WORK ORDER -> Where the listing below reaches the line containing "clk_path_buf_depth: 2", start writing out lines exactly, and stop once the line containing "ys_ff_latch: 155" has been written.

MATERIAL FOR THIS TASK ->
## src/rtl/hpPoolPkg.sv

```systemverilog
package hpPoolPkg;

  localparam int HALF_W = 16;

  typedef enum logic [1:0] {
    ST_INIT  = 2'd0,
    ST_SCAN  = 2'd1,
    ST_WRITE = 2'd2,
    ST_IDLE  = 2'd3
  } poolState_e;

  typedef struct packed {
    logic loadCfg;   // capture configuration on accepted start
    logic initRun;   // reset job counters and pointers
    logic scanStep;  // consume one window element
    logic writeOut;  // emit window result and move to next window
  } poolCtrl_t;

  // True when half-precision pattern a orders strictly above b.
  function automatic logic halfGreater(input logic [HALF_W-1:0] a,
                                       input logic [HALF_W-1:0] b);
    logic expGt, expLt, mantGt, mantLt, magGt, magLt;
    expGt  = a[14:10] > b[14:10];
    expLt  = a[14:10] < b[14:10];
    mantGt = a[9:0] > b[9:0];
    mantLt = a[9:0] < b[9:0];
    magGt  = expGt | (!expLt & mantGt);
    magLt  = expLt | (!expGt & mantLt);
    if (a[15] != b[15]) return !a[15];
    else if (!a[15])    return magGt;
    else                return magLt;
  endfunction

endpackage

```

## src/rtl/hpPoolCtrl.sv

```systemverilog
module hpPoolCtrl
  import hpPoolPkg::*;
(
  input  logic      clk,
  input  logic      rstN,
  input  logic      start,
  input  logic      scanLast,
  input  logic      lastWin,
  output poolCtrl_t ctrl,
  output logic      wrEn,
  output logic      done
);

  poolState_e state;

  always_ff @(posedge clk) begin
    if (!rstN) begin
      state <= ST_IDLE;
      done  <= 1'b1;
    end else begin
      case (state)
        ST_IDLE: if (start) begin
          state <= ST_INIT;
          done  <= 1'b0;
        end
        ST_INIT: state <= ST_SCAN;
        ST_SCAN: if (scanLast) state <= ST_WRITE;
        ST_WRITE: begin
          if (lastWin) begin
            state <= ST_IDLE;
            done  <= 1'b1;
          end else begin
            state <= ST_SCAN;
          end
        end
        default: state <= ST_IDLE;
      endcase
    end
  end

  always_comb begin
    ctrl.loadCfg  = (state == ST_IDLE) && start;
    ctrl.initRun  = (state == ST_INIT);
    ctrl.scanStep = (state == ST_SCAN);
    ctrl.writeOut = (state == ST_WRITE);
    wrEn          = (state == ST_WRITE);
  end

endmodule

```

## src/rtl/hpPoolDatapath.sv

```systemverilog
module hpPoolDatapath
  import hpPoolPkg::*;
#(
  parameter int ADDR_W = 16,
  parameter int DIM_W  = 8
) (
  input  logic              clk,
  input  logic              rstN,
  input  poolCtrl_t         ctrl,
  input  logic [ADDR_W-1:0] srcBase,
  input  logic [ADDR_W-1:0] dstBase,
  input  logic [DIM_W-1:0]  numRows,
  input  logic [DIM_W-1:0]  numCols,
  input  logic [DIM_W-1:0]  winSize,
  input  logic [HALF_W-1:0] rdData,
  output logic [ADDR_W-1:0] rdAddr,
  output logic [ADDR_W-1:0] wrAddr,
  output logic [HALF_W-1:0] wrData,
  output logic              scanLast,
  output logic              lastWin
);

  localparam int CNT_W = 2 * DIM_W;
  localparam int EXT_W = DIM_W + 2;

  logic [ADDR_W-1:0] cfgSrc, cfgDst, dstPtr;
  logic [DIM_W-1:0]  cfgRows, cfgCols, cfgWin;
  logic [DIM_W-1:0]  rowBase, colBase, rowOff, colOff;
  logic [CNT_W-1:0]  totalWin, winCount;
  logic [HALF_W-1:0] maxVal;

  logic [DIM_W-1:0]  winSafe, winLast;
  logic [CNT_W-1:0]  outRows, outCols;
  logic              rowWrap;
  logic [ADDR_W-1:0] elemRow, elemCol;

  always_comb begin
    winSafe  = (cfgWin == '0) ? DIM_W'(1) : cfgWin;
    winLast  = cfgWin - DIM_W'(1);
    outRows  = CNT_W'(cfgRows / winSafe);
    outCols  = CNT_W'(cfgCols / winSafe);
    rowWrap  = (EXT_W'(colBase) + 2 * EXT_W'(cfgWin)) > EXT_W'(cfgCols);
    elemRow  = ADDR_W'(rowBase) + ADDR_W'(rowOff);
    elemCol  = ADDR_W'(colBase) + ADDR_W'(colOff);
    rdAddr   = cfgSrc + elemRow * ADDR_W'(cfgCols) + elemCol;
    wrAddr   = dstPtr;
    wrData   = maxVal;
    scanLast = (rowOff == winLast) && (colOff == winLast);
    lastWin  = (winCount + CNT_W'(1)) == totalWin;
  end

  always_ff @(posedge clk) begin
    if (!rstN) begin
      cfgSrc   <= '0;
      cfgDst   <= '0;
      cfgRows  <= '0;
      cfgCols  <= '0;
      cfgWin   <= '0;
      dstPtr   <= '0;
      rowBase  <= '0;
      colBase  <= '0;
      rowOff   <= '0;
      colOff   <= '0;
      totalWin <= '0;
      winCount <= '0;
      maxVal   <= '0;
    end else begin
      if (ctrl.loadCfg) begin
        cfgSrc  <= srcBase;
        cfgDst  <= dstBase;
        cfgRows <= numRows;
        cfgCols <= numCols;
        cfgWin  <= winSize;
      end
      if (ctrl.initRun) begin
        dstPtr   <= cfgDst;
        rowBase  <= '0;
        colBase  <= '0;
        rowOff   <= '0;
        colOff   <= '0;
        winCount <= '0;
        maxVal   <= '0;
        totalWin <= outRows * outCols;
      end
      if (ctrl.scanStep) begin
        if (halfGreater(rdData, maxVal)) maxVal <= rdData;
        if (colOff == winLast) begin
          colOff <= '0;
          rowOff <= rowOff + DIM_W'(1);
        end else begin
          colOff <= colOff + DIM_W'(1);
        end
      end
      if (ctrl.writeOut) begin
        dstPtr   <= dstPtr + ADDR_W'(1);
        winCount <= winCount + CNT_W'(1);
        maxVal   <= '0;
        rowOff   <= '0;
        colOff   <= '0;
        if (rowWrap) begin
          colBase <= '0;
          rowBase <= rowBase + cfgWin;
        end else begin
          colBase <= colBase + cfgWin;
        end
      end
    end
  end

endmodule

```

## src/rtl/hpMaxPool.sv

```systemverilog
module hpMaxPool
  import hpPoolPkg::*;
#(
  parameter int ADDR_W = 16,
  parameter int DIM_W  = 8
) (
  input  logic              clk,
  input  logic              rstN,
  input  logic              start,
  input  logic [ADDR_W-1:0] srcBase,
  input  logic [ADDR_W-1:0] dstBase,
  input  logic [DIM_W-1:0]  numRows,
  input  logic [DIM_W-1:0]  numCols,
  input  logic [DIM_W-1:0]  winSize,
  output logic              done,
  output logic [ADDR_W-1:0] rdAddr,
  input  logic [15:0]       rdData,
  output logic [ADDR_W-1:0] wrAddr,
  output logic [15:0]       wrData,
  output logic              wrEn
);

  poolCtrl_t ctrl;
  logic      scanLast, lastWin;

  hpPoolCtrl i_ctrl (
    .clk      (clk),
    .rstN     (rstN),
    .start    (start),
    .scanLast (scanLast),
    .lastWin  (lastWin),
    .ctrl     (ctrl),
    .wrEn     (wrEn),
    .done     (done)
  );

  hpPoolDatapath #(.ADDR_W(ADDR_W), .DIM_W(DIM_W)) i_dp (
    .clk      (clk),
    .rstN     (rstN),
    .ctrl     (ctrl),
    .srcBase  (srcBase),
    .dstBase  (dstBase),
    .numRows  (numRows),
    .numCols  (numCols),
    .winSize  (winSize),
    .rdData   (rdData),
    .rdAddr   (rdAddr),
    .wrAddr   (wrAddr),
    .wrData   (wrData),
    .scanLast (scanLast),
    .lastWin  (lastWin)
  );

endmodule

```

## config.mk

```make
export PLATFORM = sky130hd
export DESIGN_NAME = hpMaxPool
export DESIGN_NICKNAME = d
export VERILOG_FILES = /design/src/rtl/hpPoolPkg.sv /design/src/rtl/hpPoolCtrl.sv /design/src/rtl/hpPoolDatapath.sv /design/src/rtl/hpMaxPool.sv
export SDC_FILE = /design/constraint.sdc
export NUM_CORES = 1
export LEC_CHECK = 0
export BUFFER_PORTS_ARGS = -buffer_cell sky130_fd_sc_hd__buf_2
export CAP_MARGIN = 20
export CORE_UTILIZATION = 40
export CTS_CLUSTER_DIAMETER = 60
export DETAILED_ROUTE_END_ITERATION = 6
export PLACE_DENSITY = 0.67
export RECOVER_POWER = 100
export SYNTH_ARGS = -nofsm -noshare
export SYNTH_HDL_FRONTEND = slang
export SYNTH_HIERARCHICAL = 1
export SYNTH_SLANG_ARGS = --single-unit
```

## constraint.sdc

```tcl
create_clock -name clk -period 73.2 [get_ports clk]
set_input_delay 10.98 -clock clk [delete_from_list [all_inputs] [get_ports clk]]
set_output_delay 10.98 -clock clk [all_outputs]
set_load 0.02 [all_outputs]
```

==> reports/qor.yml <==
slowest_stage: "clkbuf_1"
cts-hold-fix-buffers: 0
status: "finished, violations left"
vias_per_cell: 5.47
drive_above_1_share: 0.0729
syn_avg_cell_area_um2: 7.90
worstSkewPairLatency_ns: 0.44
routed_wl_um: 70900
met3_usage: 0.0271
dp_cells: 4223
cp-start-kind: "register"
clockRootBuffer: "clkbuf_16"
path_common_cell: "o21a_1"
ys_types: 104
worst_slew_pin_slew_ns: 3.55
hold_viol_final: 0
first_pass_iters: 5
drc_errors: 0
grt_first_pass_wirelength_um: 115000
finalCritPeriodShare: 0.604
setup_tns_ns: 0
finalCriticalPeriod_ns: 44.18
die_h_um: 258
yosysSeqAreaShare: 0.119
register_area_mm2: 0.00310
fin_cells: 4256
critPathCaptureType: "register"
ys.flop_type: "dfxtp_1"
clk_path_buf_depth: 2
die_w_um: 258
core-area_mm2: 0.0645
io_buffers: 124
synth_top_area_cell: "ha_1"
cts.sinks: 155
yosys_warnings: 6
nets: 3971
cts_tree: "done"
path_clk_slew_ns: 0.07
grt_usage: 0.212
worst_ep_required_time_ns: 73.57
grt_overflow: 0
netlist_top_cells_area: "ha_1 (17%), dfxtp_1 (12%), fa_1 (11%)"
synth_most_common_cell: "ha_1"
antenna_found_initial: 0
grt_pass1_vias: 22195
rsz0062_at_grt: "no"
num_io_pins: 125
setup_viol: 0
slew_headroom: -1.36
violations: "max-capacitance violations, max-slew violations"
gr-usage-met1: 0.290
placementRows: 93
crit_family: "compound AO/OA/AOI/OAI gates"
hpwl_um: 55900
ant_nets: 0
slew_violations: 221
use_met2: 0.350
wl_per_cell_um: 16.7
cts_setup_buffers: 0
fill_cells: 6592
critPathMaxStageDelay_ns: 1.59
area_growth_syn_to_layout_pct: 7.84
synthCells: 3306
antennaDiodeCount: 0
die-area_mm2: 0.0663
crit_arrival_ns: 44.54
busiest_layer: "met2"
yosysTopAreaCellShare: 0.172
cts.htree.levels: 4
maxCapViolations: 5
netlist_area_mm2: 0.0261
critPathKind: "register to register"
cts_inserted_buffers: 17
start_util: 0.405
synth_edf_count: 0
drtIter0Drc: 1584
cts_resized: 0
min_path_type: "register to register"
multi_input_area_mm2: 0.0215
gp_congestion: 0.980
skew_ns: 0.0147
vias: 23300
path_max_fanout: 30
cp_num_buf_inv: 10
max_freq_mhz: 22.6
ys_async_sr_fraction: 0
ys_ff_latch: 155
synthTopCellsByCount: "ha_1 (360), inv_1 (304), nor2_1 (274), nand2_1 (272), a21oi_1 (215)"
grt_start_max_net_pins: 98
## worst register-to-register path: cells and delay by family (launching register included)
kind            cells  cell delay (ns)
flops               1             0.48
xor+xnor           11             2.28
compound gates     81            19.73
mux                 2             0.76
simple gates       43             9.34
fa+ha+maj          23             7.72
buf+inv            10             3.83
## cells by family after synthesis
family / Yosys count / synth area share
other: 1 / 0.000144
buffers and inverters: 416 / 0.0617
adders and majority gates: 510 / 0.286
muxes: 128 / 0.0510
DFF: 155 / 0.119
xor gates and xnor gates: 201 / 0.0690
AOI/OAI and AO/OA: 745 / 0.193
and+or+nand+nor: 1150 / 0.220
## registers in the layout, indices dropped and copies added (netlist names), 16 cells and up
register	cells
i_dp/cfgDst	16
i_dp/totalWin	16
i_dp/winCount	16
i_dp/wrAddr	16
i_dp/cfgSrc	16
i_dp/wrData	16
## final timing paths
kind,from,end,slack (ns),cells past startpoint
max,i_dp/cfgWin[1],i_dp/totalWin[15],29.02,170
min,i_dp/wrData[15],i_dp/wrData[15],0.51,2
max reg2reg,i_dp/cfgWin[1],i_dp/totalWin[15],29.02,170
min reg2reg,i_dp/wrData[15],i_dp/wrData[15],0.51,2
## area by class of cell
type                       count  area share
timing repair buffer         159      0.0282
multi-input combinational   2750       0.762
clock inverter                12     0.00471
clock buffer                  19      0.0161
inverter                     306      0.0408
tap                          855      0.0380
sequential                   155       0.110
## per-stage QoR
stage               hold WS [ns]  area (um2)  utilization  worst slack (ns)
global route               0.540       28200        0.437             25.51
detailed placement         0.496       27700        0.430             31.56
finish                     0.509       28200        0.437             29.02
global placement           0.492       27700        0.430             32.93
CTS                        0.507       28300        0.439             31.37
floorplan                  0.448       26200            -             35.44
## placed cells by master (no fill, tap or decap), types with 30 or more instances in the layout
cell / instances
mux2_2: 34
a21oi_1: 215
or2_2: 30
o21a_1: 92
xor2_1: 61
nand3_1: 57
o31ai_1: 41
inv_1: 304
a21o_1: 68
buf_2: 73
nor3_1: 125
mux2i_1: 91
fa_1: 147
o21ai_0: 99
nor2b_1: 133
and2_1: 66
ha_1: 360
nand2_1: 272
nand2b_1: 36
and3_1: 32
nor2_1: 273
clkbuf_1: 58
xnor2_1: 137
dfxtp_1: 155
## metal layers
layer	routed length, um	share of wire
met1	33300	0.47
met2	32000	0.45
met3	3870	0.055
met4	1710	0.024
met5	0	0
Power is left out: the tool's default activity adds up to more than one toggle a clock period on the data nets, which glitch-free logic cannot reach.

REPLY TO THE EXERCISE ->
clk_path_buf_depth: 2
die_w_um: 258
core-area_mm2: 0.0645
io_buffers: 124
synth_top_area_cell: "ha_1"
cts.sinks: 155
yosys_warnings: 6
nets: 3971
cts_tree: "done"
path_clk_slew_ns: 0.07
grt_usage: 0.212
worst_ep_required_time_ns: 73.57
grt_overflow: 0
netlist_top_cells_area: "ha_1 (17%), dfxtp_1 (12%), fa_1 (11%)"
synth_most_common_cell: "ha_1"
antenna_found_initial: 0
grt_pass1_vias: 22195
rsz0062_at_grt: "no"
num_io_pins: 125
setup_viol: 0
slew_headroom: -1.36
violations: "max-capacitance violations, max-slew violations"
gr-usage-met1: 0.290
placementRows: 93
crit_family: "compound AO/OA/AOI/OAI gates"
hpwl_um: 55900
ant_nets: 0
slew_violations: 221
use_met2: 0.350
wl_per_cell_um: 16.7
cts_setup_buffers: 0
fill_cells: 6592
critPathMaxStageDelay_ns: 1.59
area_growth_syn_to_layout_pct: 7.84
synthCells: 3306
antennaDiodeCount: 0
die-area_mm2: 0.0663
crit_arrival_ns: 44.54
busiest_layer: "met2"
yosysTopAreaCellShare: 0.172
cts.htree.levels: 4
maxCapViolations: 5
netlist_area_mm2: 0.0261
critPathKind: "register to register"
cts_inserted_buffers: 17
start_util: 0.405
synth_edf_count: 0
drtIter0Drc: 1584
cts_resized: 0
min_path_type: "register to register"
multi_input_area_mm2: 0.0215
gp_congestion: 0.980
skew_ns: 0.0147
vias: 23300
path_max_fanout: 30
cp_num_buf_inv: 10
max_freq_mhz: 22.6
ys_async_sr_fraction: 0
ys_ff_latch: 155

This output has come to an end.